• **Aim of the task**: From the entries below, please output exactly the lines starting at the one containing "synthesis;synth-adder-area-share;2.78;%;+0.050 points" and ending at the one containing "synthesis;synthTopLogicFamily;simple AND/OR/NAND/NOR gates;;", both included.
.....
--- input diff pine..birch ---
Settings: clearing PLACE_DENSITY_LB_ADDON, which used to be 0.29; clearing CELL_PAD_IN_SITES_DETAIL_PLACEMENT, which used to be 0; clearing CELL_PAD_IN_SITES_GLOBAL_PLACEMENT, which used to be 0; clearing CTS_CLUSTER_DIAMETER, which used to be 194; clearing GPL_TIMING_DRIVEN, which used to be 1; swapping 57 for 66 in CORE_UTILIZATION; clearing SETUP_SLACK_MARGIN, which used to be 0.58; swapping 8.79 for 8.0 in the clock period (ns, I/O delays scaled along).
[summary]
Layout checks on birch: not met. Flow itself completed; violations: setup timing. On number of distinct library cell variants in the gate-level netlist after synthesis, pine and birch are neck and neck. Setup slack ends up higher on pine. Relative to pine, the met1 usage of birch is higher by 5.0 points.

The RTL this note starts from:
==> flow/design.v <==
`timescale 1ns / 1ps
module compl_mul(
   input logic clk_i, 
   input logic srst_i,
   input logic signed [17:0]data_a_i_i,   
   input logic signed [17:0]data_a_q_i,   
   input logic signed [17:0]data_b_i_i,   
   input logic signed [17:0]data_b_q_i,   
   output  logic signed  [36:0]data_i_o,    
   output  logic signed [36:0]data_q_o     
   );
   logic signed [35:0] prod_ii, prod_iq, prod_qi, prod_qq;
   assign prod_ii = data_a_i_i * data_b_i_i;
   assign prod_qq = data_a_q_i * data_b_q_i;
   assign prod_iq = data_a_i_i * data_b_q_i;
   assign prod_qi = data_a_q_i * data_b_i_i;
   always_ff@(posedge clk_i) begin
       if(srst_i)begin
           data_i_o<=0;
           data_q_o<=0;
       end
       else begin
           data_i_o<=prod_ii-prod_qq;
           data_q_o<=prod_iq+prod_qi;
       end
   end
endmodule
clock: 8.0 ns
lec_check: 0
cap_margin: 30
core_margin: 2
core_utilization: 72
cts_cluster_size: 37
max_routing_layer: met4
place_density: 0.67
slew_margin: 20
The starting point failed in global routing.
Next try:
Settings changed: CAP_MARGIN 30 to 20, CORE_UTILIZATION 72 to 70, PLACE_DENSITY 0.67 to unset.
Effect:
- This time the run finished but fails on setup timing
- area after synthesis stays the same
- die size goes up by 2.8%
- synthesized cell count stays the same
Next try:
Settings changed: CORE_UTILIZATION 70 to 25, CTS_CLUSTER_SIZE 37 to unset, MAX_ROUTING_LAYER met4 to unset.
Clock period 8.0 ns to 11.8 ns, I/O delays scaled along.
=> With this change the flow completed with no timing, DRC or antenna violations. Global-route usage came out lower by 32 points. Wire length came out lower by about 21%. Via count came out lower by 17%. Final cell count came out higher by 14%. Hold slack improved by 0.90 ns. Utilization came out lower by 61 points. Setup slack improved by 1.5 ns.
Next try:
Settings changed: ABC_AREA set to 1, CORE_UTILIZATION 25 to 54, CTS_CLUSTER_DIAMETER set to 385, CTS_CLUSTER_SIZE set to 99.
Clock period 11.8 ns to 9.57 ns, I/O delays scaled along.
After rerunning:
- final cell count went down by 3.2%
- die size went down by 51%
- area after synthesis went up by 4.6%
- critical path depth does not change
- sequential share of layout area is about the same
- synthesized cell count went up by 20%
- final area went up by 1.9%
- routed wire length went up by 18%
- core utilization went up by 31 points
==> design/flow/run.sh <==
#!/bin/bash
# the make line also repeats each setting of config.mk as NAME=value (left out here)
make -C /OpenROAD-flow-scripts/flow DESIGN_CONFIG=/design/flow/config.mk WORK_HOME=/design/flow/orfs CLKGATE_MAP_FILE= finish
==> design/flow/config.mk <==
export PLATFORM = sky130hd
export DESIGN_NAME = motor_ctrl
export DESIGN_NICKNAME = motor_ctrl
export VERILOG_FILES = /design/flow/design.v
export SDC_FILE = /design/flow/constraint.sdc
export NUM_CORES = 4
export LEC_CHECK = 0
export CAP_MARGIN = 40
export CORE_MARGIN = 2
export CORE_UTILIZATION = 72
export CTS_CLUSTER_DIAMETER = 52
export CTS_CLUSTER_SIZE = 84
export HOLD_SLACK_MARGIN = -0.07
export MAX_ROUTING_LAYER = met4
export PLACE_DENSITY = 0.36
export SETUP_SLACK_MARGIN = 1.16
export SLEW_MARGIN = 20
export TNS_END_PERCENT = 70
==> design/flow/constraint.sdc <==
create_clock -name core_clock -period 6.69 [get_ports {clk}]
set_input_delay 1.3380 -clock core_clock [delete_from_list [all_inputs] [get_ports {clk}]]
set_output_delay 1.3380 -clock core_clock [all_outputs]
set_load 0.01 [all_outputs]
.....
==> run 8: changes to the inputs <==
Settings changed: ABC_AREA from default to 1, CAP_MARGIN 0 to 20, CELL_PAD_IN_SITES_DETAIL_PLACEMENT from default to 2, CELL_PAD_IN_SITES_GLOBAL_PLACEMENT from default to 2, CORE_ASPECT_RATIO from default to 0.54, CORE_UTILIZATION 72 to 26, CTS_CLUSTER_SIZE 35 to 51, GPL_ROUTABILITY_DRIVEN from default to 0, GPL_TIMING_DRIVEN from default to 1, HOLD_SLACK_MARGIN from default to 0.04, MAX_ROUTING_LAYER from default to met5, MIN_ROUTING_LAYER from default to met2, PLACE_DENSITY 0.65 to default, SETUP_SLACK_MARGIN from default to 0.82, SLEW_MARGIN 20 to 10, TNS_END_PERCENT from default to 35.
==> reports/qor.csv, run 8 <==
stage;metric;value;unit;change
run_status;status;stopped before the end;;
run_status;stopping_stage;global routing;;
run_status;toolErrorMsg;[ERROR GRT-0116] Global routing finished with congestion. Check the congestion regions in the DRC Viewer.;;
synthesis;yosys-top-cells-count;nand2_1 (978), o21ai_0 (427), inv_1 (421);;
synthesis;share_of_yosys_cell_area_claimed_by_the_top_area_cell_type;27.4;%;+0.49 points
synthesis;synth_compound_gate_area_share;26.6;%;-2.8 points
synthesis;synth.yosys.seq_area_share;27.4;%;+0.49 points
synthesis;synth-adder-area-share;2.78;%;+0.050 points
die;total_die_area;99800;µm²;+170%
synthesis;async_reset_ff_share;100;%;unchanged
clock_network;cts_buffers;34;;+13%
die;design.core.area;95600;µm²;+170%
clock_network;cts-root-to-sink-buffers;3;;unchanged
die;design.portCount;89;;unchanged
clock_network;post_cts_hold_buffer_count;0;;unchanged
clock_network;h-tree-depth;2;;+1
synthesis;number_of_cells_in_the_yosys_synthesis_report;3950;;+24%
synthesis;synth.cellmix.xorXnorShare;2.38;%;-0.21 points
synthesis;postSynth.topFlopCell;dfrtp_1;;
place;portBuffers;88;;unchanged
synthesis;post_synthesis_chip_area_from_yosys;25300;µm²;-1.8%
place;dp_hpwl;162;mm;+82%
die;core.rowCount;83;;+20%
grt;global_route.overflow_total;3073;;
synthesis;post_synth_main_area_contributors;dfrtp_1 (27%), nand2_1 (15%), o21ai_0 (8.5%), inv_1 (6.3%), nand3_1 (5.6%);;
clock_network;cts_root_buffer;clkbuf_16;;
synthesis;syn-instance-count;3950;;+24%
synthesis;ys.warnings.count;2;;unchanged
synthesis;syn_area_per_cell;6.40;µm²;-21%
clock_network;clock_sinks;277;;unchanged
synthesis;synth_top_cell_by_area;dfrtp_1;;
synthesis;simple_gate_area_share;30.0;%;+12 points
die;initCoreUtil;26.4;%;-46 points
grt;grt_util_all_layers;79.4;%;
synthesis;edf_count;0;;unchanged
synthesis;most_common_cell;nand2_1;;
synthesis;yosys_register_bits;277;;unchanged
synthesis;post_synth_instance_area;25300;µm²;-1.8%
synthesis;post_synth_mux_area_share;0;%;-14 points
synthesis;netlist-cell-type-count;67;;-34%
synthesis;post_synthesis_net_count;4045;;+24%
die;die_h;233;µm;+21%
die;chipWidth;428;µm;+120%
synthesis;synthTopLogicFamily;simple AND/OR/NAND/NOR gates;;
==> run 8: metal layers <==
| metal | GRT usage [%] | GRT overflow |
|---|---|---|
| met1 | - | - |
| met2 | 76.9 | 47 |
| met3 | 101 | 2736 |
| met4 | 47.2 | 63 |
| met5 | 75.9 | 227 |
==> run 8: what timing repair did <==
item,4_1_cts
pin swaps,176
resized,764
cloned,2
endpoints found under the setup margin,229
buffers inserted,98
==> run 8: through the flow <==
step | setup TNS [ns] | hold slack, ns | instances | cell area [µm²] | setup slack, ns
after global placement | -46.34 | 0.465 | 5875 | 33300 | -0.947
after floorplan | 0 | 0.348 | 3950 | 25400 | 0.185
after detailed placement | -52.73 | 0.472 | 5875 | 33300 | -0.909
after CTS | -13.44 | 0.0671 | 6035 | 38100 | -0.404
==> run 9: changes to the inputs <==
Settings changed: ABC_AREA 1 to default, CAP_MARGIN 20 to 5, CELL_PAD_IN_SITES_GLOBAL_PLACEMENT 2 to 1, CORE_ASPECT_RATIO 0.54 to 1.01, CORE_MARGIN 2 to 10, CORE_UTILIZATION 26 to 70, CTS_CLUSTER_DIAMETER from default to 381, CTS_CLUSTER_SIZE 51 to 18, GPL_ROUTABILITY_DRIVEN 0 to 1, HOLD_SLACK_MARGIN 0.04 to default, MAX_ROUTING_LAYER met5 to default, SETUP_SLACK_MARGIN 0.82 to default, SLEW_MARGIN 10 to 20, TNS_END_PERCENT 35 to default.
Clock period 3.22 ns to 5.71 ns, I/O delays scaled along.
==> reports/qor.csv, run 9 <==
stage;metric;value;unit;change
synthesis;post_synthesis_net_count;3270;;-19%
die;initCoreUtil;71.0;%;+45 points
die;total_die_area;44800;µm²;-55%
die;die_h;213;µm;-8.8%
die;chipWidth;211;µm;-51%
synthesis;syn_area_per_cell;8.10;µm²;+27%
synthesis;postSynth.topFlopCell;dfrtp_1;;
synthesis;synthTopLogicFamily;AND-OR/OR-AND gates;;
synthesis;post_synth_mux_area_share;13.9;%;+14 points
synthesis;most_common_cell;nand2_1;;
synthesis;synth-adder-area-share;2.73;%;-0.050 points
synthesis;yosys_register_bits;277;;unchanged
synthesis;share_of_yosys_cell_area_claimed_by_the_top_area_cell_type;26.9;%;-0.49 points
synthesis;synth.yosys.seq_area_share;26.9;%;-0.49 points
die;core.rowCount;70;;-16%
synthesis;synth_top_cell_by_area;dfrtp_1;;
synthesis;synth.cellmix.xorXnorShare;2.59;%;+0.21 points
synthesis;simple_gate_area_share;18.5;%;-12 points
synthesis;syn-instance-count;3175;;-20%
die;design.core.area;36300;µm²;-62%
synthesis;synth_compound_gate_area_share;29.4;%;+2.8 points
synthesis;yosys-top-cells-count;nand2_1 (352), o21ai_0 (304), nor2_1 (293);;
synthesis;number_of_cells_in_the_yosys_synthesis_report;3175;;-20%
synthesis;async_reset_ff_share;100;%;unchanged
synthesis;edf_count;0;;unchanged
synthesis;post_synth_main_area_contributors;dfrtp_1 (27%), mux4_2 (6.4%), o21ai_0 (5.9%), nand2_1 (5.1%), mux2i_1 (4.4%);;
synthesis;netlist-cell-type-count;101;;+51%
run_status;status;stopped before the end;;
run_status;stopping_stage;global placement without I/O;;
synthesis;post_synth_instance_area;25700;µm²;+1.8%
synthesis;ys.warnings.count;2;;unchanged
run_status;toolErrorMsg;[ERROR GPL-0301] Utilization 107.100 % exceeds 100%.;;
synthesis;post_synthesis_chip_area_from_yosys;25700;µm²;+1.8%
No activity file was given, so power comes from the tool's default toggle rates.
.....
• **The answer**:
synthesis;synth-adder-area-share;2.78;%;+0.050 points
die;total_die_area;99800;µm²;+170%
synthesis;async_reset_ff_share;100;%;unchanged
clock_network;cts_buffers;34;;+13%
die;design.core.area;95600;µm²;+170%
clock_network;cts-root-to-sink-buffers;3;;unchanged
die;design.portCount;89;;unchanged
clock_network;post_cts_hold_buffer_count;0;;unchanged
clock_network;h-tree-depth;2;;+1
synthesis;number_of_cells_in_the_yosys_synthesis_report;3950;;+24%
synthesis;synth.cellmix.xorXnorShare;2.38;%;-0.21 points
synthesis;postSynth.topFlopCell;dfrtp_1;;
place;portBuffers;88;;unchanged
synthesis;post_synthesis_chip_area_from_yosys;25300;µm²;-1.8%
place;dp_hpwl;162;mm;+82%
die;core.rowCount;83;;+20%
grt;global_route.overflow_total;3073;;
synthesis;post_synth_main_area_contributors;dfrtp_1 (27%), nand2_1 (15%), o21ai_0 (8.5%), inv_1 (6.3%), nand3_1 (5.6%);;
clock_network;cts_root_buffer;clkbuf_16;;
synthesis;syn-instance-count;3950;;+24%
synthesis;ys.warnings.count;2;;unchanged
synthesis;syn_area_per_cell;6.40;µm²;-21%
clock_network;clock_sinks;277;;unchanged
synthesis;synth_top_cell_by_area;dfrtp_1;;
synthesis;simple_gate_area_share;30.0;%;+12 points
die;initCoreUtil;26.4;%;-46 points
grt;grt_util_all_layers;79.4;%;
synthesis;edf_count;0;;unchanged
synthesis;most_common_cell;nand2_1;;
synthesis;yosys_register_bits;277;;unchanged
synthesis;post_synth_instance_area;25300;µm²;-1.8%
synthesis;post_synth_mux_area_share;0;%;-14 points
synthesis;netlist-cell-type-count;67;;-34%
synthesis;post_synthesis_net_count;4045;;+24%
die;die_h;233;µm;+21%
die;chipWidth;428;µm;+120%
synthesis;synthTopLogicFamily;simple AND/OR/NAND/NOR gates;;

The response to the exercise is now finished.